このダイアログが出ずにエラーのダイアログが出た場合は、特に指定した DATA_DIR と USR_DIR のフォルダがあるかどうかを確認すること。この設定により、 USER_DIR の下に
ana フォルダ
その下に tmp フォルダ、および xml フォルダ
がなければ自動的に作成される。
- 注意点
ana フォルダ、 tmp や xml フォルダが見つからないようなら設定を見直すか、自分で作成しておくこと。 これらのフォルダがない場合 空蟬は正しく動作しない可能性がある 。
一方 DATA_DIR で設定した場所には、次節にて述べるルールでデータ(イベントデータなど)を配置する。
データの配置ルール#
環境変数 DATA_DIR で指定したフォルダに、以下のようなルールで配置する。
装置コードと同じ名前のフォルダを作成する
四季(BL01)なら “SIK”、アマテラス(BL14)なら “AMR”
装置コードのフォルダに、その装置でのRun Noのついたデータのフォルダを置く
四季(BL01)なら、例えば “SIK012345_20150301” など
BL |
装置コード |
配置例 |
---|---|---|
BL01 四季 |
SIK |
DATA/SIK/SIK012345_20160401 |
BL11 PLANET |
HPN |
DATA/HPN/HPN012345_20160401 |
BL14 アマテラス |
AMR |
DATA/AMR/AMR012345_20160401 |
BL15 大観 |
SAS |
DATA/SAS/SAS012345_20160401 |
BL19 匠 |
ENG |
DATA/ENG/ENG012345_20160401 |
空蟬の実行#
環境設定が終了し解析するデータの配置も終わっていれば、アプリケーションから解析が行えるようになる。
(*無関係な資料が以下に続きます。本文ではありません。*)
===== src/rtl/sd_pkg.sv =====
// Shared definitions for the SPI-mode SD host command engine: state encoding,
// command indices, frame/block geometry and the frame builder.
package sd_pkg;

  localparam int unsigned FRAME_BITS    = 48;
  localparam int unsigned CRC_COVER     = 40;
  localparam int unsigned DATA_CRC_BITS = 16;
  localparam int unsigned TAIL_CYCLES   = 8;
  localparam int unsigned BLK_BYTES_DEF = 512;
  localparam int unsigned NCR_MAX_DEF   = 64;
  localparam int unsigned TOKEN_MAX_DEF = 8192;

  localparam logic [7:0] SD_TOKEN_START = 8'hFE;

  localparam logic [5:0] CMD0   = 6'd0;
  localparam logic [5:0] CMD8   = 6'd8;
  localparam logic [5:0] CMD17  = 6'd17;
  localparam logic [5:0] CMD55  = 6'd55;
  localparam logic [5:0] ACMD41 = 6'd41;

  typedef enum logic [2:0] {
    IDLE,
    SEND,
    WAIT_R1,
    RECV_R1,
    WAIT_TOKEN,
    RECV_DATA,
    RECV_CRC,
    TAIL
  } sd_state_t;

  function automatic logic [FRAME_BITS-1:0] sd_frame(input logic [5:0]  idx,
                                                     input logic [31:0] arg,
                                                     input logic [6:0]  crc);
    return {2'b01, idx, arg, crc, 1'b1};
  endfunction

endpackage


===== src/rtl/sd_crc7.sv =====
// Bit-serial CRC7 (x^7 + x^3 + 1, init 0) for SD command frames.
module sd_crc7 (
  input  logic       clk,
  input  logic       rst_n,
  input  logic       clr,
  input  logic       en,
  input  logic       din,
  output logic [6:0] crc
);

  logic fb_c;
  assign fb_c = din ^ crc[6];

  always_ff @(posedge clk or negedge rst_n) begin
    if (!rst_n) begin
      crc <= '0;
    end else if (clr) begin
      crc <= '0;
    end else if (en) begin
      crc <= {crc[5:0], 1'b0} ^ (fb_c ? 7'h09 : 7'h00);
    end
  end

endmodule


===== src/rtl/sd_spi_host_cmd.sv =====
// SPI-mode SD host command engine: sends one 48-bit frame, collects R1 and,
// for block reads, the data block and its CRC. SD_CMD_CRC7_EN computes CRC7 in-line.
module sd_spi_host_cmd
  import sd_pkg::*;
#(
  parameter int unsigned NCR_MAX   = NCR_MAX_DEF,
  parameter int unsigned TOKEN_MAX = TOKEN_MAX_DEF,
  parameter int unsigned BLK_BYTES = BLK_BYTES_DEF
) (
  input  logic        SD_CLK,
  input  logic        rst_n,
  input  logic        cmd_req,
  input  logic [5:0]  cmd_idx,
  input  logic [31:0] cmd_arg,
  input  logic [6:0]  cmd_crc,
  input  logic        cmd_rd,
  output logic        busy,
  output logic        done,
  output logic [7:0]  resp_r1,
  output logic        resp_err,
  output logic [7:0]  rd_data,
  output logic        rd_valid,
  output logic        rd_last,
  output logic [15:0] rd_crc,
  output logic        SD_CS,
  output logic        SD_MOSI,
  input  logic        SD_MISO
);

  localparam int unsigned WAIT_W = $clog2(TOKEN_MAX) + 1;

  sd_state_t             state;
  logic [FRAME_BITS-1:0] frame;
  logic                  rd_cmd;
  logic [5:0]            bit_cnt;
  logic [WAIT_W-1:0]     wait_cnt;
  logic [7:0]            shift;
  logic [9:0]            byte_cnt;
  logic                  mosi_bit;
  logic [7:0]            shift_in_c;
  logic                  tx_bit_c;

  assign shift_in_c = {shift[6:0], SD_MISO};

`ifdef SD_CMD_CRC7_EN
  // CRC accumulates over bits 47..8 and then replaces the latched crc field.
  logic [6:0] crc7;
  logic       crc_en_c;
  logic       crc_clr_c;
  assign crc_en_c  = (state == SEND) && (bit_cnt >= 6'd8);
  assign crc_clr_c = (state == IDLE);

  sd_crc7 u_crc7 (
    .clk   (SD_CLK),
    .rst_n (rst_n),
    .clr   (crc_clr_c),
    .en    (crc_en_c),
    .din   (frame[bit_cnt]),
    .crc   (crc7)
  );

  assign tx_bit_c = (bit_cnt >= 6'd1 && bit_cnt <= 6'd7) ? crc7[3'(bit_cnt - 6'd1)]
                                                         : frame[bit_cnt];
`else
  assign tx_bit_c = frame[bit_cnt];
`endif

  // Card samples on posedge, so the host launches MOSI on the falling edge.
  always_ff @(negedge SD_CLK or negedge rst_n) begin
    if (!rst_n) SD_MOSI <= 1'b1;
    else        SD_MOSI <= mosi_bit;
  end

  always_ff @(posedge SD_CLK or negedge rst_n) begin
    if (!rst_n) begin
      state    <= IDLE;
      frame    <= '0;
      rd_cmd   <= 1'b0;
      bit_cnt  <= '0;
      wait_cnt <= '0;
      shift    <= '1;
      byte_cnt <= '0;
      mosi_bit <= 1'b1;
      busy     <= 1'b0;
      done     <= 1'b0;
      resp_r1  <= 8'hFF;
      resp_err <= 1'b0;
      rd_data  <= '0;
      rd_valid <= 1'b0;
      rd_last  <= 1'b0;
      rd_crc   <= '0;
      SD_CS    <= 1'b1;
    end else begin
      done     <= 1'b0;
      rd_valid <= 1'b0;
      rd_last  <= 1'b0;
      mosi_bit <= 1'b1;
      case (state)
        IDLE: begin
          if (cmd_req) begin
            frame    <= sd_frame(cmd_idx, cmd_arg, cmd_crc);
            rd_cmd   <= cmd_rd;
            busy     <= 1'b1;
            SD_CS    <= 1'b0;
            bit_cnt  <= 6'(FRAME_BITS - 1);
            resp_r1  <= 8'hFF;
            resp_err <= 1'b0;
            rd_crc   <= '0;
            state    <= SEND;
          end
        end
        SEND: begin
          mosi_bit <= tx_bit_c;
          wait_cnt <= '0;
          if (bit_cnt == 6'd0) state <= WAIT_R1;
          else                 bit_cnt <= bit_cnt - 6'd1;
        end
        WAIT_R1: begin
          if (!SD_MISO) begin
            shift   <= '0;
            bit_cnt <= 6'd6;
            state   <= RECV_R1;
          end else if (wait_cnt == WAIT_W'(NCR_MAX - 1)) begin
            resp_err <= 1'b1;
            SD_CS    <= 1'b1;
            bit_cnt  <= 6'(TAIL_CYCLES - 1);
            state    <= TAIL;
          end else begin
            wait_cnt <= wait_cnt + WAIT_W'(1);
          end
        end
        RECV_R1: begin
          shift <= shift_in_c;
          if (bit_cnt == 6'd0) begin
            resp_r1 <= shift_in_c;
            if (!rd_cmd || shift_in_c != 8'h00) begin
              SD_CS   <= 1'b1;
              bit_cnt <= 6'(TAIL_CYCLES - 1);
              state   <= TAIL;
            end else begin
              shift    <= '1;
              wait_cnt <= '0;
              state    <= WAIT_TOKEN;
            end
          end else begin
            bit_cnt <= bit_cnt - 6'd1;
          end
        end
        WAIT_TOKEN: begin
          shift <= shift_in_c;
          if (shift_in_c == SD_TOKEN_START) begin
            bit_cnt  <= 6'd7;
            byte_cnt <= '0;
            state    <= RECV_DATA;
          end else if (wait_cnt == WAIT_W'(TOKEN_MAX - 1)) begin
            resp_err <= 1'b1;
            SD_CS    <= 1'b1;
            bit_cnt  <= 6'(TAIL_CYCLES - 1);
            state    <= TAIL;
          end else begin
            wait_cnt <= wait_cnt + WAIT_W'(1);
          end
        end
        RECV_DATA: begin
          shift <= shift_in_c;
          if (bit_cnt == 6'd0) begin
            rd_data  <= shift_in_c;
            rd_valid <= 1'b1;
            if (byte_cnt == 10'(BLK_BYTES - 1)) begin
              rd_last <= 1'b1;
              bit_cnt <= 6'(DATA_CRC_BITS - 1);
              state   <= RECV_CRC;
            end else begin
              byte_cnt <= byte_cnt + 10'd1;
              bit_cnt  <= 6'd7;
            end
          end else begin
            bit_cnt <= bit_cnt - 6'd1;
          end
        end
        RECV_CRC: begin
          rd_crc <= {rd_crc[14:0], SD_MISO};
          if (bit_cnt == 6'd0) begin
            SD_CS   <= 1'b1;
            bit_cnt <= 6'(TAIL_CYCLES - 1);
            state   <= TAIL;
          end else begin
            bit_cnt <= bit_cnt - 6'd1;
          end
        end
        TAIL: begin
          if (bit_cnt == 6'd0) begin
            done  <= 1'b1;
            busy  <= 1'b0;
            state <= IDLE;
          end else begin
            bit_cnt <= bit_cnt - 6'd1;
          end
        end
        default: state <= IDLE;
      endcase
    end
  end

endmodule

===== config.mk =====
export PLATFORM = sky130hd
export DESIGN_NAME = sd_spi_host_cmd
export DESIGN_NICKNAME = d
export VERILOG_FILES = /design/src/rtl/sd_pkg.sv /design/src/rtl/sd_crc7.sv /design/src/rtl/sd_spi_host_cmd.sv
export SDC_FILE = /design/constraint.sdc
export NUM_CORES = 1
export LEC_CHECK = 0
export CAP_MARGIN = 20
export CORE_MARGIN = 2
export CORE_UTILIZATION = 35
export CTS_CLUSTER_DIAMETER = 50
export DETAILED_ROUTE_END_ITERATION = 8
export DONT_BUFFER_PORTS = 1
export PLACE_DENSITY = 0.55
export SLEW_MARGIN = 15
export SYNTH_ARGS = -nofsm -noshare
export SYNTH_HDL_FRONTEND = slang
export SYNTH_HIERARCHICAL = 1
export SYNTH_SLANG_ARGS = --single-unit

===== constraint.sdc =====
create_clock -name SD_CLK -period 5.25 [get_ports SD_CLK]
set_input_delay 1.575 -clock SD_CLK [delete_from_list [all_inputs] [get_ports SD_CLK]]
set_output_delay 1.575 -clock SD_CLK [all_outputs]
set_load 0.1 [all_outputs]

After elaboration in Yosys (flattened, before gate mapping)
Cells that the tools add are included.
- output and inout bits: 39
- word-level logic and storage cells: 149
- bits in registers: 128
- bits of input ports: 50
- magnitude comparators: 1
- muxes and demuxes: 67
- equality and inequality tests: 33
- reduce and logical (&&, ||, !) cells: 27
- add/sub/neg operators: 3
- operators by type and width (operator ; number):
    14-bit two-way mux ; 6
    6-bit two-way mux ; 10
    14-bit case mux with 4 select lines ; 1
    6-bit case mux with 7 select lines ; 1
    2-bit != test (second input constant) ; 19
    3-bit two-way mux ; 11
    16-bit case mux with 2 select lines ; 1
    10-bit two-way mux ; 3
    3-bit case mux with 8 select lines ; 1
    7-bit two-way mux ; 3
    7-bit case mux with 3 select lines ; 1
    10-bit case mux with 2 select lines ; 1
    1-bit two-way mux ; 18
    9-bit AND reduction ; 2
    16-bit two-way mux ; 1
    8-bit two-way mux ; 2
    8-bit case mux with 2 select lines ; 1
    14-bit by 1-bit adder with 14-bit output (second input constant) ; 1
    14-bit by 13-bit == test with 1-bit output (second input constant) ; 1
    14-bit by 6-bit == test with 1-bit output (second input constant) ; 1
    3-bit == test (second input constant) ; 4
    10-bit by 1-bit adder with 10-bit output (second input constant) ; 1
    10-bit by 9-bit == test with 1-bit output (second input constant) ; 1
    3-bit != test (second input constant) ; 3
    other kinds (27) ; 37

Longest topological paths before layout
Gate-level depths: netlist (run 1).
- word-level depth: 5
- gate-level depth with buffers: 10
- depth with buffers taken out: 7

==> results_dict.tcl, run 1 <==
set metrics [dict create \
    run_status "complete, but fails checks" \
    violated_checks "setup timing" \
    slew_viol_final 0 \
    grt_antenna_before_repair 0 \
    fraction_of_final_layout_cells_sized_beyond_drive_strength_1_pct 10.9 \
    path_cells "buf_12" \
    synth-warning-count 6 \
    syn_avg_cell_area_um2 9.23 \
    place.detailed.hpwl_um 9250 \
    routed_wirelength_um 13900 \
    dpl_worst_slack_ns 0.347 \
    hp-class "flip-flop to flip-flop" \
    placeableCoreArea_mm2 0.0172 \
    cts.repair_timing.setup_buffer_count 0 \
    synth_enable_flop_cells 0 \
    final_antenna_net_count 0 \
    total_power_mw 4.48 \
    diodes_inserted 0 \
    post_synth_main_area_contributors "dfrtp_1, nand2_1, dfstp_2, a21oi_1, mux4_2" \
    synth_largest_area_cell "dfrtp_1" \
    setup.worst_path.class "flip-flop to output port" \
    launching_element_of_the_worst_setup_path "SD_MOSI" \
    setup_slack_ns -0.0930 \
    buffer_ports.inserted 0 \
    die_width_um 137 \
    cts.root.buffer_cell "clkbuf_16" \
    net_count_synth 719 \
    critical-path-max-stage-delay_ns 0.54 \
    synth-async-reset-ratio_pct 100 \
    synth.yosys.seq_area_share_pct 52.1 \
    synth_fa_ha_area_share_pct 0.611 \
    stdcell_count 888 \
    synthXorXnorAreaFrac_pct 0.142 \
    cts_htree_levels 4 \
    areaGrowthSynthToFinish_pct 13.1 \
    cp_data_arrival_time_ns 3.77 \
    clkTransAtPathRegs_ns 0.06 \
    critical-path-top-delay-family "flip-flops" \
    timing.setup.tns_ns -0.0930 \
    floorplan.die.height_um 137 \
    cp_max_delay_cell "dfstp_2" \
    detailed_router_s_first_iteration_violation_count 287 \
    grt_start_max_net_pins 128 \
    synth-simple-area-share_pct 22.8 \
    drt-pass1-iter-count 5 \
    gr-usage-all-layers_pct 15.9 \
    finalClockSkew_ns 0.0219 \
    placed_cells 855 \
    route.detailed.wl_per_inst_um 15.7 \
    timing.rr.end "byte_cnt[7]" \
    worst_setup_path_start_kind "flip-flop" \
    timing.reg2reg.worst_path_depth 7 \
    grt_pass1_vias 4663 \
    multi_input_comb_area_mm2 0.00274 \
    fp-row-count 48 \
    worst_slew_pin_slew_ns 1.05 \
    power.density_mw_per_mm2 644 \
    combinational_family_with_the_most_area_after_synthesis "simple AND/OR/NAND/NOR gates" \
    grt_pass1_wl_um 23400 \
    worstSkewPairLatency_ns 0.43 \
    synthMuxAreaShare_pct 6.98 \
    post_synth_num_cell_types 64 \
    gp_congestion 0.820 \
    synth-compound-area-share_pct 14.0 \
    post_synth_inst_count 666 \
    cts_buffer_depth 2 \
    globalRoute.totalOverflow 0 \
    cap_viol_max_count 0 \
    finalHoldViolations 0 \
    ff2ff_setup_slack_ns 1.93 \
    worst_ep_required_time_ns 3.68 \
    initial_utilization_pct 35.7 \
    worst_r2r_startpoint "bit_cnt[1]" \
    post_drt_via_cell_ratio 5.33 \
    cts_tree "yes" \
    final_nets 703 \
    pin_count 89 \
    yosys.area.top_type_share_pct 44.4 \
    fillerInstances 1667 \
    cts-resized-gates 0 \
    synth.cell_area_mm2 0.00615 \
    cts_num_sinks 127 \
    worstPathBufferInverterCount 1 \
    vdd_ir_drop_max_v 0.000308 \
    setup_viol_count_final 1 \
    tritoncts.num_buffers 17 \
    final-seq-area_mm2 0.00320 \
    hold_path.startpoint "frame[37]" \
    design.die.area_mm2 0.0186 \
    ys.flop_type "dfrtp_1" \
    vias 4734 \
    unrepaired_setup_endpoints_after_global_routing "true" \
    critPathCapture "SD_MOSI" \
    worst_setup_path_end_kind "output port" \
    path_max_fanout 1 \
    timing.max_slew.rel_slack_pct 29.7 \
    power.leakage_nw 3.12 \
    synth-seq-cells 127 \
    drt_drc_violations_left 0 \
    critical_path_cell_count 1 \
]
-- cell type report --
class	count	share of cell area, %
sequential	127	46.0
multi-input combinational	484	39.4
clock buffer	20	6.57
tap	225	4.05
clock inverter	13	2.32
timing repair buffer	5	0.828
inverter	14	0.756
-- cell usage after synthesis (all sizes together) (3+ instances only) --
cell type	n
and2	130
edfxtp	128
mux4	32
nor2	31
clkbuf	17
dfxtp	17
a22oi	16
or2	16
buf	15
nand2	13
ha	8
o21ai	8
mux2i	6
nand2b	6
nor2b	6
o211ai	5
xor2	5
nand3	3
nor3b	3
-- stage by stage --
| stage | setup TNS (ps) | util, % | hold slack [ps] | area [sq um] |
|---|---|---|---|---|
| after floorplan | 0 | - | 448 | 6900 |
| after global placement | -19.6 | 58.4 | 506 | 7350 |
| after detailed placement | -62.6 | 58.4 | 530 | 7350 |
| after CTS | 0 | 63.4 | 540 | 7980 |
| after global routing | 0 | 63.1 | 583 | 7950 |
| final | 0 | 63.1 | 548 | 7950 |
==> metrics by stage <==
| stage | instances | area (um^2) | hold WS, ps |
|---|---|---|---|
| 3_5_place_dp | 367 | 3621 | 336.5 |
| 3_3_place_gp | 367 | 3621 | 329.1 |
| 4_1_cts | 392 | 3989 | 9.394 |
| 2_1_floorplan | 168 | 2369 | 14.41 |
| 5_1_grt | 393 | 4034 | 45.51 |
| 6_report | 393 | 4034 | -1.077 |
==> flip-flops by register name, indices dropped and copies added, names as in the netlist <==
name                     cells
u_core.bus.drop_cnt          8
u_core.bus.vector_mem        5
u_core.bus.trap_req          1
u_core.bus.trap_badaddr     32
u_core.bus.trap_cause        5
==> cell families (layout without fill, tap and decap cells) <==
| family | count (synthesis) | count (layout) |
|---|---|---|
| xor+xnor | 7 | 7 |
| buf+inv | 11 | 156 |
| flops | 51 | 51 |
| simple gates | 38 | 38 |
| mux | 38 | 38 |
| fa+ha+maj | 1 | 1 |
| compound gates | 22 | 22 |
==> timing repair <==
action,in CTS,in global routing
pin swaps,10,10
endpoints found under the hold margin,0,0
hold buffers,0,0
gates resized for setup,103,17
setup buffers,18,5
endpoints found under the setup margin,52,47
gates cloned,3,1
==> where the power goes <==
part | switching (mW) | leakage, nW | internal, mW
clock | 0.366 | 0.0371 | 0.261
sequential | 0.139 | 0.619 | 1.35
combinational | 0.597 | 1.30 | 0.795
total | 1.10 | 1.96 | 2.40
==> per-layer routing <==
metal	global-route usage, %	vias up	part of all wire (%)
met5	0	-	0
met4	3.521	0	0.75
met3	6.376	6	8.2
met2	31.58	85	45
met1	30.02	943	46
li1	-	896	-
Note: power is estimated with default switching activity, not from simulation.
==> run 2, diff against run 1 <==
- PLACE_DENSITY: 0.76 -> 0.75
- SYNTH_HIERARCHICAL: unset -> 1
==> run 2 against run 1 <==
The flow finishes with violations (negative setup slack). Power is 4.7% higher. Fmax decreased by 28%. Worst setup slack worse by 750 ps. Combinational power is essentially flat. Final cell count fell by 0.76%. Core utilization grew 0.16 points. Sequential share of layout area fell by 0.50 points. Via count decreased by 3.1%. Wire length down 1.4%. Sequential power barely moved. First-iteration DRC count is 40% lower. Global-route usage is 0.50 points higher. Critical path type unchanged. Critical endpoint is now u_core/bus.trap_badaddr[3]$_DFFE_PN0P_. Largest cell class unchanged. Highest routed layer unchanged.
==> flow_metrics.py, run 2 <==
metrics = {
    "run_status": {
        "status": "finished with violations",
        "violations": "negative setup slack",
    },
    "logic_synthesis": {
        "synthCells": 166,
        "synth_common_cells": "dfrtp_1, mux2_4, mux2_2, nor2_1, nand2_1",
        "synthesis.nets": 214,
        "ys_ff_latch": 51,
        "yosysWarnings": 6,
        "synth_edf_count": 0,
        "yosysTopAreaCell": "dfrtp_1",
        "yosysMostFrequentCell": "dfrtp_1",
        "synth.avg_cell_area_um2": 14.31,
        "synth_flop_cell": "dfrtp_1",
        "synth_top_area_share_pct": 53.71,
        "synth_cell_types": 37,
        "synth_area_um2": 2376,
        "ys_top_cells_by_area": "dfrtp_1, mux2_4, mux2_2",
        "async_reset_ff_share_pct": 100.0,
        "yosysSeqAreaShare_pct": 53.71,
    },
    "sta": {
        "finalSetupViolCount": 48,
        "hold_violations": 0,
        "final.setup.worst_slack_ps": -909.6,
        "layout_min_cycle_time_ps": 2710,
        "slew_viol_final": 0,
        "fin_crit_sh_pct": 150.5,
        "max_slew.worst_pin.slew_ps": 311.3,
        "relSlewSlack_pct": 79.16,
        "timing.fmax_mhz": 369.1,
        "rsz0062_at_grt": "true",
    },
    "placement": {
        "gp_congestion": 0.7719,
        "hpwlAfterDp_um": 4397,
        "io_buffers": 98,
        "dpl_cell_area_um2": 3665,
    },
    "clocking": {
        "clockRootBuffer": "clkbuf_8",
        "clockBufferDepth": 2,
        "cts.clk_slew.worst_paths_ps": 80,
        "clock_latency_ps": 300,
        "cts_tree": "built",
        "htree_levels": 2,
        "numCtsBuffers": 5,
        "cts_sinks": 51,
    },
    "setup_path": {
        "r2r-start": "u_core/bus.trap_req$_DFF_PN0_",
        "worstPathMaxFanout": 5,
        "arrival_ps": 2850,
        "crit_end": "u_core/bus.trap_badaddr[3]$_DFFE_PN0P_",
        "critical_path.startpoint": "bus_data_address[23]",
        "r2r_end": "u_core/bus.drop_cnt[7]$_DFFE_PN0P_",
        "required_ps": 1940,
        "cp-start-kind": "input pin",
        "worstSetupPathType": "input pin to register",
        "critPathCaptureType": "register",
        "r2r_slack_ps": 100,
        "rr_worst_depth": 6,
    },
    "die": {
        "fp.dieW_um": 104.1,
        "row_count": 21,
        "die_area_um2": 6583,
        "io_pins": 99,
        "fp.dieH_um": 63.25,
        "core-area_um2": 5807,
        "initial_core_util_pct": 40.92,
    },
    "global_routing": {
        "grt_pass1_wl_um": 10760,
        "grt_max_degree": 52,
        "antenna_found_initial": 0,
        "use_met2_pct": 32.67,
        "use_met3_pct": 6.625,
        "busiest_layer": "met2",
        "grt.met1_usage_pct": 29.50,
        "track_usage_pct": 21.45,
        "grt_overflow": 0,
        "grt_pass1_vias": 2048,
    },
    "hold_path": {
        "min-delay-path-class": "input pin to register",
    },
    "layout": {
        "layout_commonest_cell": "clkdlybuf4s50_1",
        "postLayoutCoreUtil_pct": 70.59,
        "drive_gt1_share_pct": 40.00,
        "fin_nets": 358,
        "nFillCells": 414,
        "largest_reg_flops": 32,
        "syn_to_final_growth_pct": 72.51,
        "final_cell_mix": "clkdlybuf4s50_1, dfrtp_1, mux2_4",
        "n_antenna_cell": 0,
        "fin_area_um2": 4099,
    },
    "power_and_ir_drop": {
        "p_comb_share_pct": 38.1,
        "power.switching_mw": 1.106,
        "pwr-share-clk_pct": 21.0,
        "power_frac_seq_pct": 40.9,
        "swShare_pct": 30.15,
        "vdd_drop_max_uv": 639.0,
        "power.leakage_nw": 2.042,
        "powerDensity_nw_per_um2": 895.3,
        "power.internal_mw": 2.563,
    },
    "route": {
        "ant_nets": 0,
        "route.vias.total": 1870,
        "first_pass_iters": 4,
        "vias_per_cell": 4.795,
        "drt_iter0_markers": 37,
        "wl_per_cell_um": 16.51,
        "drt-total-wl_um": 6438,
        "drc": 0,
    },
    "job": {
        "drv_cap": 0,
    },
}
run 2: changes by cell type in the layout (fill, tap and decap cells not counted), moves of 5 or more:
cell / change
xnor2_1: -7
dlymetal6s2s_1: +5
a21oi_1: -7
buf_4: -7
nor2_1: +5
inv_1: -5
空蟬のインストールにより、以下のアプリケーションが「スタート」メニューから使用できる。簡単な説明を行う。
- Utsusemi Environment Settings
【環境設定】空蟬の環境変数を設定する。詳細は前述の「環境設定」以下を参照のこと。
- MPlot, M2PlotPlus
空蟬で使用されるデータ可視化ソフトウェアである。それぞれ、1次元プロッタ、2次元プロッタである。詳細は空蟬ユーザーマニュアルを参照のこと。Linux版と同じ。
- D4MatSlicer, D4Mat2Slicer
D4MatSlicer、およびD4Mat2Slicerを起動する。あとはLinux版と同じ。
- SequenceEditorQ
SequenceEditorを起動する。
- Utsusemi Shell
空蟬環境で、Shell(コマンドライン)を起動する。この上で環境設定にて指定したビームラインに応じたコマンドを呼び出すことができる。よって、自作のスクリプトを走らせることもできる。
解析に使用するアプリケーションの詳細な説明は、空蟬ユーザーズマニュアルを参照のこと。
コマンドプロンプトからの使用#
アプリケーションを利用せずに、例えば自分で作成したPythonスクリプトを実行することも可能である。特に現場で作成したスクリプトや新しい解析のアイデアを形にしたコードなどを自由に実行するためには、コマンドプロンプト上で空蟬環境を利用する必要がある。その方法を以下に示す。
Utsusemi Shell を起動する
空蟬の設定が有効な状態でコマンドプロンプトが立ち上がるので、そのままPythonを起動するなり、他のインタプリタ(例えば iPython など)を利用する
実行フォルダを変更しフォルダの移動、インタプリタの起動、スクリプトの実行を行うこともできる。
バージョンの確認#
インストールされた空蟬のバージョンを確認するには、以下の方法がある。バグなどの報告や、アップデートする際の目安となる。
インストーラファイル名には、数字が2種類ある。リリース番号は比較的大きなバージョンアップ(機能追加)の時に付与される。同じリリース番号でもマイナーなアップデート(バグフィックス)の場合は最終アップデート日付のみ変更される。以下のようなルールになる。
About Release number# 例
Utsusemi.X.Y.Z.yymmdd
X.Y.Z
リリース番号
yymmdd
最終アップデート日付
一方、 Utsusemi Shell を起動し、以下のようなコマンドを実行することでも情報を得られる。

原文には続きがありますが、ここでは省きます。